L'intervista Davide Mascalzoni (Giv)

Fare rete, guardando al mercato estero e facendosi carico di ogni tappa della filiera dalla vendemmia alla distribuzione. È la ricetta del Gruppo italiano vini, una tra le più importanti aziende del nostro Paese in campo vinicolo e che con 368 milioni di ricavi 2011 è la punta di diamante di un settore vincente soprattutto sui mercati esteri. Ma Giv è anche un modello di net economy di successo: sotto la sua sigla riunisce 15 cantine territorialmente distanti (si passa dalla siciliana Rapitalà alla veneta Bolla) ma in grado di collaborare in quasi tutti i settori. Davide Mascalzoni ne è il direttore generale.
Il modello di net economy in campo enologico sembra funzionare.
«È così, anche se apparentemente è complicato: 15 cantine significa replicare 15 volte tutta una serie di operazioni, e questo ha un costo. Ma ci offre il vantaggio di essere sul territorio, controllando il lavoro e ci regala credibilità in Italia e all'estero».
Dove nel 2011 le vendite hanno fatto registrare un 12% in più rispetto al 2010. Oggi la parola magica è export...

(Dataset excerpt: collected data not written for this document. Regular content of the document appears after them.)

===== config.mk =====
export PLATFORM = sky130hd
export DESIGN_NAME = beast_binary_frame_encoder_core
export DESIGN_NICKNAME = d
export VERILOG_FILES = /design/src/hdl/bfe_pkg.sv /design/src/hdl/beast_binary_frame_encoder_core.sv /design/src/hdl/bfe_front.sv /design/src/hdl/bfe_cmd_queue.sv /design/src/hdl/bfe_back.sv
export VERILOG_INCLUDE_DIRS = /design/src /design/src/hdl
export SDC_FILE = /design/constraint.sdc
export NUM_CORES = 1
export LEC_CHECK = 0
export ABC_AREA = 0
export BUFFER_PORTS_ARGS = -buffer_cell sky130_fd_sc_hd__buf_2
export CAP_MARGIN = 25
export CORE_UTILIZATION = 45
export CTS_BUF_LIST = sky130_fd_sc_hd__clkbuf_8
export DETAILED_ROUTE_END_ITERATION = 8
export HOLD_SLACK_MARGIN = 0.03
export SLEW_MARGIN = 10
export SYNTH_ARGS = -nofsm -noshare
export SYNTH_HDL_FRONTEND = slang
export SYNTH_SLANG_ARGS = --single-unit

===== constraint.sdc =====
create_clock -name clk -period 6.14 [get_ports clk]
set_input_delay 0.614 -clock clk [delete_from_list [all_inputs] [get_ports clk]]
set_output_delay 0.614 -clock clk [all_outputs]
set_load 0.02 [all_outputs]

===== src/hdl/beast_binary_frame_encoder_core_macros.svh =====
// assertion macros shared by the encoder modules
`ifndef BEAST_BINARY_FRAME_ENCODER_CORE_MACROS_SVH
`define BEAST_BINARY_FRAME_ENCODER_CORE_MACROS_SVH

`ifndef NO_ASSERTIONS

// property must hold at every clock edge outside reset
`define BFE_ASSERT(label, clk, rst_n, prop) \
	label: assert property (@(posedge clk) disable iff (!rst_n) prop) \
		else $error("assertion failed");

// condition must never be seen outside reset
`define BFE_ASSERT_NEVER(label, clk, rst_n, cond) \
	label: assert property (@(posedge clk) disable iff (!rst_n) !(cond)) \
		else $error("forbidden condition seen");

`else

`define BFE_ASSERT(label, clk, rst_n, prop)
`define BFE_ASSERT_NEVER(label, clk, rst_n, cond)

`endif

`endif


===== src/hdl/bfe_pkg.sv =====
package bfe_pkg;

	// field widths
	localparam int TIME_W = 48;
	localparam int CORR_W = 16;
	localparam int CFG_IDX_W = 2;

	// config register indexes
	localparam logic [CFG_IDX_W-1:0] CFG_FEED_ENABLE   = 2'd0;
	localparam logic [CFG_IDX_W-1:0] CFG_EXPORT_ENABLE = 2'd1;
	localparam logic [CFG_IDX_W-1:0] CFG_HEX_FORMAT    = 2'd2;
	localparam logic [CFG_IDX_W-1:0] CFG_START_TIME    = 2'd3;

	// framing constants
	localparam logic [7:0]  ESC_BYTE     = 8'h1a;
	localparam logic [7:0]  TYPE_MODE_S  = 8'h33;
	localparam logic [7:0]  TYPE_MODE_AC = 8'h31;
	localparam logic [7:0]  STRENGTH_MAX = 8'd255;
	localparam logic [13:0] TICKS_PER_MS = 14'd12000;

	// command queue depth
	localparam int QDEPTH = 4;
	localparam int QPTR_W = $clog2(QDEPTH);
	localparam int QCNT_W = $clog2(QDEPTH + 1);

	// command opcodes
	localparam logic [1:0] OP_HEARTBEAT = 2'd0;
	localparam logic [1:0] OP_HEX       = 2'd1;
	localparam logic [1:0] OP_BINARY    = 2'd2;

	typedef struct packed {
		logic                     kind;
		logic [7:0]               data_byte;
		logic                     first;
		logic                     last;
		logic [TIME_W-1:0]        time_ms;
		logic signed [CORR_W-1:0] correlation_whole;
	} item_t;

	typedef struct packed {
		logic [7:0] out_byte;
		logic       run_last;
		logic       frame_end;
	} result_t;

	// one classified command between front and back
	typedef struct packed {
		logic [1:0]        op;
		logic [7:0]        data_byte;
		logic              first;
		logic              last;
		logic [7:0]        strength;
		logic [TIME_W-1:0] ts;
	} cmd_t;

endpackage


===== src/hdl/beast_binary_frame_encoder_core.sv =====
// Beast frame encoder: turns received Mode-S message bytes and heartbeat
// ticks into a Beast output byte stream (binary or hex text framing).
// Input channel: a beat is taken when push is high and full is low; each
// beat is one message byte or one heartbeat tick.
// Result channel: while empty is low the oldest output byte is on result;
// it is taken when pop is high. run_last flags the final byte caused by
// an input beat, frame_end the final byte of a whole frame.
// Config channel: cfg_valid/cfg_ready with cfg_index and cfg_data, write
// only while the block is idle; cfg_ready is always high.
// The first output byte of a beat passes the two front stages, the command
// queue, the sequencer register and the output register.
// Throughput: one output byte per cycle while pop keeps the output register
// free; a beat makes one byte for a plain binary data byte, two when escaped,
// up to 18 with the binary header; the byte sequencer sets the rate.
// Beats that make no output are dropped in the front.
// When pop stays low the output register holds, the sequencer and the
// four-entry command queue fill, and full rises to stall the input.
// Reset clears all config registers to zero and empties every stage.
module beast_binary_frame_encoder_core (
	input  logic                          clk,
	input  logic                          arst_n,
	input  logic                          push,
	output logic                          full,
	input  bfe_pkg::item_t                item,
	output logic                          empty,
	input  logic                          pop,
	output bfe_pkg::result_t              result,
	input  logic                          cfg_valid,
	output logic                          cfg_ready,
	input  logic [bfe_pkg::CFG_IDX_W-1:0] cfg_index,
	input  logic [bfe_pkg::TIME_W-1:0]    cfg_data
);
	import bfe_pkg::*;

	logic cmd_valid;
	cmd_t cmd_in;
	logic cmd_full;
	logic head_valid;
	cmd_t head_cmd;
	logic head_pop;

	// classify and timestamp
	bfe_front u_front (
		.clk       (clk),
		.arst_n    (arst_n),
		.push      (push),
		.full      (full),
		.item      (item),
		.cfg_valid (cfg_valid),
		.cfg_ready (cfg_ready),
		.cfg_index (cfg_index),
		.cfg_data  (cfg_data),
		.cmd_valid (cmd_valid),
		.cmd       (cmd_in),
		.cmd_full  (cmd_full)
	);

	// decoupling queue
	bfe_cmd_queue u_queue (
		.clk      (clk),
		.arst_n   (arst_n),
		.wr_valid (cmd_valid),
		.wr_cmd   (cmd_in),
		.q_full   (cmd_full),
		.rd_valid (head_valid),
		.rd_cmd   (head_cmd),
		.rd_pop   (head_pop)
	);

	// byte sequencer and output register
	bfe_back u_back (
		.clk       (clk),
		.arst_n    (arst_n),
		.cmd_valid (head_valid),
		.cmd       (head_cmd),
		.cmd_pop   (head_pop),
		.empty     (empty),
		.pop       (pop),
		.result    (result)
	);

endmodule


===== src/hdl/bfe_front.sv =====
module bfe_front (
	input  logic                            clk,
	input  logic                            arst_n,
	input  logic                            push,
	output logic                            full,
	input  bfe_pkg::item_t                  item,
	input  logic                            cfg_valid,
	output logic                            cfg_ready,
	input  logic [bfe_pkg::CFG_IDX_W-1:0]   cfg_index,
	input  logic [bfe_pkg::TIME_W-1:0]      cfg_data,
	output logic                            cmd_valid,
	output bfe_pkg::cmd_t                   cmd,
	input  logic                            cmd_full
);
	import bfe_pkg::*;

	logic              feed_enable_q;
	logic              export_enable_q;
	logic              hex_format_q;
	logic [TIME_W-1:0] start_time_q;

	logic              valid_s1;
	cmd_t              cmd_s1;
	logic [TIME_W-1:0] diff_s1;
	logic              valid_s2;
	cmd_t              cmd_s2;

	logic              adv1;
	logic              adv2;
	logic              accept;
	logic              keep;
	logic [1:0]        op_in;
	logic [7:0]        strength_in;
	logic [TIME_W+13:0] ts_prod;

	// config registers, always ready
	assign cfg_ready = 1'b1;

	always_ff @(posedge clk or negedge arst_n) begin
		if (!arst_n) begin
			feed_enable_q   <= 1'b0;
			export_enable_q <= 1'b0;
			hex_format_q    <= 1'b0;
			start_time_q    <= '0;
		end else if (cfg_valid) begin
			unique case (cfg_index)
				CFG_FEED_ENABLE:   feed_enable_q   <= cfg_data[0];
				CFG_EXPORT_ENABLE: export_enable_q <= cfg_data[0];
				CFG_HEX_FORMAT:    hex_format_q    <= cfg_data[0];
				CFG_START_TIME:    start_time_q    <= cfg_data;
			endcase
		end
	end

	// stall chain from the queue back to the input
	assign adv2   = !valid_s2 || !cmd_full;
	assign adv1   = !valid_s1 || adv2;
	assign full   = !adv1;
	assign accept = push && !full;

	// classify the beat; disabled beats are dropped here
	always_comb begin
		keep  = 1'b0;
		op_in = OP_BINARY;
		if (export_enable_q) begin
			if (item.kind) begin
				keep  = 1'b1;
				op_in = OP_HEARTBEAT;
			end else if (feed_enable_q) begin
				keep  = 1'b1;
				op_in = hex_format_q ? OP_HEX : OP_BINARY;
			end
		end
	end

	// signal strength clamped to 1..255
	always_comb begin
		if (item.correlation_whole > 16'sd255) begin
			strength_in = STRENGTH_MAX;
		end else if (item.correlation_whole < 16'sd1) begin
			strength_in = 8'd1;
		end else begin
			strength_in = item.correlation_whole[7:0];
		end
	end

	// stage 1: capture and subtract start time
	always_ff @(posedge clk or negedge arst_n) begin
		if (!arst_n) begin
			valid_s1 <= 1'b0;
		end else if (adv1) begin
			valid_s1 <= accept && keep;
		end
	end

	always_ff @(posedge clk) begin
		if (adv1) begin
			cmd_s1.op        <= op_in;
			cmd_s1.data_byte <= item.data_byte;
			cmd_s1.first     <= item.first;
			cmd_s1.last      <= item.last;
			cmd_s1.strength  <= strength_in;
			cmd_s1.ts        <= '0;
			diff_s1          <= item.time_ms - start_time_q;
		end
	end

	// stage 2: scale to 12 MHz ticks, keep low 48 bits
	assign ts_prod = diff_s1 * TICKS_PER_MS;

	always_ff @(posedge clk or negedge arst_n) begin
		if (!arst_n) begin
			valid_s2 <= 1'b0;
		end else if (adv2) begin
			valid_s2 <= valid_s1;
		end
	end

	always_ff @(posedge clk) begin
		if (adv2) begin
			cmd_s2.op        <= cmd_s1.op;
			cmd_s2.data_byte <= cmd_s1.data_byte;
			cmd_s2.first     <= cmd_s1.first;
			cmd_s2.last      <= cmd_s1.last;
			cmd_s2.strength  <= cmd_s1.strength;
			cmd_s2.ts        <= ts_prod[TIME_W-1:0];
		end
	end

	assign cmd_valid = valid_s2;
	assign cmd       = cmd_s2;

endmodule


===== src/hdl/bfe_cmd_queue.sv =====
`include "beast_binary_frame_encoder_core_macros.svh"

module bfe_cmd_queue (
	input  logic          clk,
	input  logic          arst_n,
	input  logic          wr_valid,
	input  bfe_pkg::cmd_t wr_cmd,
	output logic          q_full,
	output logic          rd_valid,
	output bfe_pkg::cmd_t rd_cmd,
	input  logic          rd_pop
);
	import bfe_pkg::*;

	cmd_t              mem_q [QDEPTH];
	logic [QPTR_W-1:0] wr_ptr_q;
	logic [QPTR_W-1:0] rd_ptr_q;
	logic [QCNT_W-1:0] count_q;
	logic              do_wr;
	logic              do_rd;

	assign q_full   = (count_q == QCNT_W'(QDEPTH));
	assign rd_valid = (count_q != '0);
	assign rd_cmd   = mem_q[rd_ptr_q];
	assign do_wr    = wr_valid && !q_full;
	assign do_rd    = rd_pop && rd_valid;

	// storage
	always_ff @(posedge clk) begin
		if (do_wr) begin
			mem_q[wr_ptr_q] <= wr_cmd;
		end
	end

	// pointers and fill count
	always_ff @(posedge clk or negedge arst_n) begin
		if (!arst_n) begin
			wr_ptr_q <= '0;
			rd_ptr_q <= '0;
			count_q  <= '0;
		end else begin
			if (do_wr) begin
				wr_ptr_q <= (wr_ptr_q == QPTR_W'(QDEPTH - 1)) ? '0 : wr_ptr_q + 1'b1;
			end
			if (do_rd) begin
				rd_ptr_q <= (rd_ptr_q == QPTR_W'(QDEPTH - 1)) ? '0 : rd_ptr_q + 1'b1;
			end
			if (do_wr && !do_rd) begin
				count_q <= count_q + 1'b1;
			end else if (do_rd && !do_wr) begin
				count_q <= count_q - 1'b1;
			end
		end
	end

	`BFE_ASSERT_NEVER(a_count_ovf, clk, arst_n, count_q > QCNT_W'(QDEPTH))
	`BFE_ASSERT(a_empty_ptrs, clk, arst_n, (count_q == '0) |-> (wr_ptr_q == rd_ptr_q))
	`BFE_ASSERT(a_full_valid, clk, arst_n, q_full |-> rd_valid)

endmodule


===== src/hdl/bfe_back.sv =====
`include "beast_binary_frame_encoder_core_macros.svh"

module bfe_back (
	input  logic            clk,
	input  logic            arst_n,
	input  logic            cmd_valid,
	input  bfe_pkg::cmd_t   cmd,
	output logic            cmd_pop,
	output logic            empty,
	input  logic            pop,
	output bfe_pkg::result_t result
);
	import bfe_pkg::*;

	// byte positions within a frame
	localparam logic [3:0] SLOT_HEAD   = 4'd0;
	localparam logic [3:0] SLOT_TYPE   = 4'd1;
	localparam logic [3:0] SLOT_ESC_LO = 4'd2;
	localparam logic [3:0] SLOT_STREN  = 4'd8;
	localparam logic [3:0] SLOT_DATA   = 4'd9;
	localparam logic [3:0] SLOT_HB_END = 4'd10;
	localparam logic [3:0] SLOT_HEX_HI = 4'd1;
	localparam logic [3:0] SLOT_HEX_LO = 4'd2;
	localparam logic [3:0] SLOT_HEX_SC = 4'd3;
	localparam logic [3:0] SLOT_HEX_NL = 4'd4;

	cmd_t       cur_q;
	logic       cur_valid_q;
	logic [3:0] slot_q;
	logic       dup_q;
	logic       out_valid_q;
	result_t    result_q;

	logic [7:0] cur_byte;
	logic       last_slot;
	logic       escapable;
	logic       esc_pend;
	logic       is_final;
	logic       advance;
	logic       load;
	logic [3:0] start_slot;

	function automatic logic [7:0] hex_digit(input logic [3:0] v);
		return (v < 4'd10) ? (8'h30 + {4'b0, v}) : (8'h57 + {4'b0, v});
	endfunction

	// byte for the current slot
	always_comb begin
		cur_byte  = 8'h00;
		last_slot = 1'b1;
		escapable = 1'b0;
		unique case (cur_q.op)
			OP_HEARTBEAT: begin
				last_slot = (slot_q == SLOT_HB_END);
				if (slot_q == SLOT_HEAD) begin
					cur_byte = ESC_BYTE;
				end else if (slot_q == SLOT_TYPE) begin
					cur_byte = TYPE_MODE_AC;
				end
			end
			OP_HEX: begin
				last_slot = cur_q.last ? (slot_q == SLOT_HEX_NL) : (slot_q == SLOT_HEX_LO);
				unique case (slot_q)
					SLOT_HEAD:   cur_byte = 8'h2a;
					SLOT_HEX_HI: cur_byte = hex_digit(cur_q.data_byte[7:4]);
					SLOT_HEX_LO: cur_byte = hex_digit(cur_q.data_byte[3:0]);
					SLOT_HEX_SC: cur_byte = 8'h3b;
					SLOT_HEX_NL: cur_byte = 8'h0a;
					default:     cur_byte = 8'h00;
				endcase
			end
			OP_BINARY: begin
				last_slot = (slot_q == SLOT_DATA);
				escapable = (slot_q >= SLOT_ESC_LO);
				unique case (slot_q)
					4'd0:    cur_byte = ESC_BYTE;
					4'd1:    cur_byte = TYPE_MODE_S;
					4'd2:    cur_byte = cur_q.ts[47:40];
					4'd3:    cur_byte = cur_q.ts[39:32];
					4'd4:    cur_byte = cur_q.ts[31:24];
					4'd5:    cur_byte = cur_q.ts[23:16];
					4'd6:    cur_byte = cur_q.ts[15:8];
					4'd7:    cur_byte = cur_q.ts[7:0];
					4'd8:    cur_byte = cur_q.strength;
					4'd9:    cur_byte = cur_q.data_byte;
					default: cur_byte = 8'h00;
				endcase
			end
			default: begin
				cur_byte  = 8'h00;
				last_slot = 1'b1;
			end
		endcase
	end

	// escape doubling and end of run
	assign esc_pend = escapable && (cur_byte == ESC_BYTE) && !dup_q;
	assign is_final = last_slot && !esc_pend;
	assign advance  = cur_valid_q && (!out_valid_q || pop);
	assign load     = cmd_valid && (!cur_valid_q || (advance && is_final));
	assign cmd_pop  = load;

	// first slot of a new command
	always_comb begin
		unique case (cmd.op)
			OP_HEX:    start_slot = cmd.first ? SLOT_HEAD : SLOT_HEX_HI;
			OP_BINARY: start_slot = cmd.first ? SLOT_HEAD : SLOT_DATA;
			default:   start_slot = SLOT_HEAD;
		endcase
	end

	// sequencer over the slots of one command
	always_ff @(posedge clk or negedge arst_n) begin
		if (!arst_n) begin
			cur_valid_q <= 1'b0;
			slot_q      <= '0;
			dup_q       <= 1'b0;
		end else if (load) begin
			cur_valid_q <= 1'b1;
			slot_q      <= start_slot;
			dup_q       <= 1'b0;
		end else if (advance) begin
			if (is_final) begin
				cur_valid_q <= 1'b0;
				dup_q       <= 1'b0;
			end else if (esc_pend) begin
				dup_q <= 1'b1;
			end else begin
				dup_q  <= 1'b0;
				slot_q <= slot_q + 1'b1;
			end
		end
	end

	always_ff @(posedge clk) begin
		if (load) begin
			cur_q <= cmd;
		end
	end

	// output register
	always_ff @(posedge clk or negedge arst_n) begin
		if (!arst_n) begin
			out_valid_q <= 1'b0;
		end else if (advance) begin
			out_valid_q <= 1'b1;
		end else if (pop) begin
			out_valid_q <= 1'b0;
		end
	end

	always_ff @(posedge clk) begin
		if (advance) begin
			result_q.out_byte  <= cur_byte;
			result_q.run_last  <= is_final;
			result_q.frame_end <= is_final && ((cur_q.op == OP_HEARTBEAT) || cur_q.last);
		end
	end

	assign empty  = !out_valid_q;
	assign result = result_q;

	`BFE_ASSERT(a_dup_on_esc, clk, arst_n, dup_q |-> (cur_valid_q && (cur_byte == ESC_BYTE)))
	`BFE_ASSERT(a_final_ends, clk, arst_n, (advance && is_final && !load) |=> !cur_valid_q)
	`BFE_ASSERT_NEVER(a_slot_range, clk, arst_n, cur_valid_q && (slot_q > SLOT_HB_END))

endmodule


==> impl_results.md, run 1 <==
- Run status: finished clean
- Final setup viols: 0
- CP Launch Type: register
- Core Footprint: 63200 sq um
- 1st-pass router iterations: 6
- DR iter-0 viols: 981
- Routed WL: 54100 microns
- Clk root buf: clkbuf_8
- Initial core utilization: 45.6%
- DRC: 0
- CTS H-Tree Depth: 3
- Post-synthesis cell type count: 79
- Kind of critical path: reg -> reg
- Setup Skew: 40.0 ps
- Synthesized Nets: 2525
- Hold violation count in the final report: 0
- Number of max-cap violations: 0
- IO Pins: 143
- Fmax achieved: 177 MHz
- Wire per inst: 17.2 microns
- Setup Buffers After CTS: 0
- Synth Flop Type: edfxtp_1
- Most used cell, CP: fa_1
- Number of routed nets with antenna violations: 0
- Skew-Pair Late Insertion Delay: 680 ps
- RSZ-0062 raised after global routing: no
- Post-Route Setup TNS: 0 ps
- Via/cell ratio: 5.19
- Finished Cell Area: 32500 sq um
- Critical Path End Type: register
- Ant diodes: 0
- Worst EP arrival: 6040 ps
- Fin. max-slew vios: 0
- Largest net degree at the start of global routing: 69
- Detailed placement HPWL: 38100 microns
- Syn. warnings: 0
- Cells after Synth: 2033
- Min cycle time layout: 5660 ps
- Sequential share of the synthesized area: 52.3%
- Gp weighted congestion: 0.848
- Initial antenna violation count: 1
- CP delay by family, top: adder cells
- Async S/R FF share, synth: 12.1%
- Clk sinks: 512
- Grt total ovfl: 0
- Worst Tran Pin Value: 1040 ps
- Layout overhead on the synthesized area: 12.7%
- DIE WIDTH: 255 microns
- Cell Chain, Critical Path: fa_1 -> inv_1 -> fa_1 -> fa_1 -> fa_1 -> inv_1 -> ha_1 -> o21ai_0 -> o21ai_1 -> a32oi_1 -> o311ai_1 -> nand2_1 -> a311oi_2 -> nand4_1 -> a311oi_1 -> xor2_1
- Nets: 2725
- First-pass GRT wire length: 88000 microns
- Worst-path clk slew: 60 ps
- Biggest cell delay along the critical path: 590 ps
- Slew margin rel.: 30.6%
- Placed instance area: 30500 sq um
- Clock Path Buffers: 3
- Max FO, Critical Path: 7
- Vias in the first global route: 17400
- Cell Area, Synth: 28800 sq um
- Worst R2R Setup Slack: 480 ps
- CP Buf/Inv Count: 2
- Tightest Hold Check Type: in -> reg
- #FFs+latches synth: 512
- Die height: 255 microns
- Worst endpoint required time: 6520 ps
- Syn Area/Cell: 14.2 sq um
- Inserted Clock Buffers: 89
- Layout cells sized above 1: 17.8%
- Vias after detailed routing: 16400
- FP Rows: 92
- CTS tree: done
- Tot GR Track Use: 17.3%
- Die area: 65000 sq um
- Port bufs: 131
- Final Cycle Share: 92.2%
- Number of synthesized flops with an enable pin: 450
- CP max-delay cell: fa_1
-- kinds of logic (layout without fill, tap and decap cells) --
logic type | after synthesis | in the layout | synth area share (%)
adders and majority gates | 363 | 363 | 20.6
muxes | 120 | 120 | 7.16
AOI/OAI and AO/OA | 331 | 331 | 7.77
DFF | 512 | 512 | 52.3
other | 1 | 1 | 0.0130
and+or+nand+nor | 299 | 299 | 5.31
xor gates and xnor gates | 84 | 84 | 2.55
buffers and inverters | 323 | 598 | 4.32
-- cells in the final DEF, fill, tap and decap left out, drive strengths merged, types with 8 or more instances in the layout --
cell type  count
a211oi        23
a21boi         8
a21o          44
a21oi         79
a221oi        10
a22oi         12
a31oi          8
and2          10
and3          14
buf          151
clkbuf        98
clkinv        23
dfrtp         62
edfxtp       450
fa           184
ha           178
inv          309
mux2          51
mux4          63
nand2         56
nand2b        22
nand3         24
nand4         15
nor2          75
nor2b         15
nor3          26
nor4          10
o21a          12
o21ai         60
o21bai         9
xnor2         53
xor2          31
-- path summary, 6_finish.rpt --
kind,startpoint,to,cells after the start
max reg2reg,u_front.diff_s1[5],u_front.cmd[45],16
min in group asynchronous,arst_n,u_back.cur_valid_q,2
max in group asynchronous,arst_n,u_front.start_time_q[15],3
min,item[70],u_front.cmd_s1[62],1
max,u_front.diff_s1[5],u_front.cmd[45],16
min reg2reg,u_front.cmd_s1[50],u_front.cmd[50],0
-- state kept, by name, indices dropped and copies added (netlist names), 2 cells and up --
register and count:
u_back.slot_q 4, u_back.cur_q 62, u_back.result 10, u_queue.rd_ptr_q 2
u_front.cmd_s1 20, u_front.cmd 63, u_queue.wr_ptr_q 2, u_queue.mem_q 252
u_queue.count_q 3, u_front.start_time_q 43, u_front.diff_s1 43
-- area by class of cell --
type	instances	area, sq um
sequential	512	15100
clock buffer	98	1350
inverter	274	1030
multi-input combinational	1198	12500
tap	846	1060
timing repair buffer	158	911
clock inverter	68	520
fill	5372	30700
-- through the flow --
step                instances  util [%]  setup WS (ps)  hold slack (ps)
floorplan                2033         -           1020              318
global placement         2979      48.2            306              403
detailed placement       2980      48.2            136              405
CTS                      3153      51.3            118             32.3
global route             3154      51.4            135             38.5
finish                   3154      51.4            479              111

«Noi partiamo da una posizione di vantaggio: il 70% di ciò che Giv produce è sempre uscito dal Paese. Ma l'export oggi è un'opportunità per tutti e nel 2011 ben 24 milioni di ettolitri sono andati fuori mentre pochi meno sono rimasti in Italia. È stato l'anno del sorpasso: di misura, ma significativo».
Altra parola magica è Cina.
«È un mercato importante ma è presto per dire se sia la nuova Mecca. Quando non ci si occupa anche della distribuzione è difficile capire dove va a finire il vino che vendi, per questo abbiamo aperto un ufficio a Shanghai».
Altri mercati emergenti?
«La Russia, e il Brasile. E poi gli Usa, il primo Paese al mondo consumatore di vini. La società che abbiamo acquistato nel '93 oggi fa piu di 100 milioni di dollari di fatturato».
Però nel frattempo oltre che l'export aumenta anche la competizione sui mercati esteri...


«Si sono affacciati sul mercato competitor nuovi come gli australiani e i sudafricani ma il vecchio mondo, con l'Italia e la Francia, rimane forte. La nostra cultura gastronomica ci apre la strada, tirandosi dietro pure i nostri vini».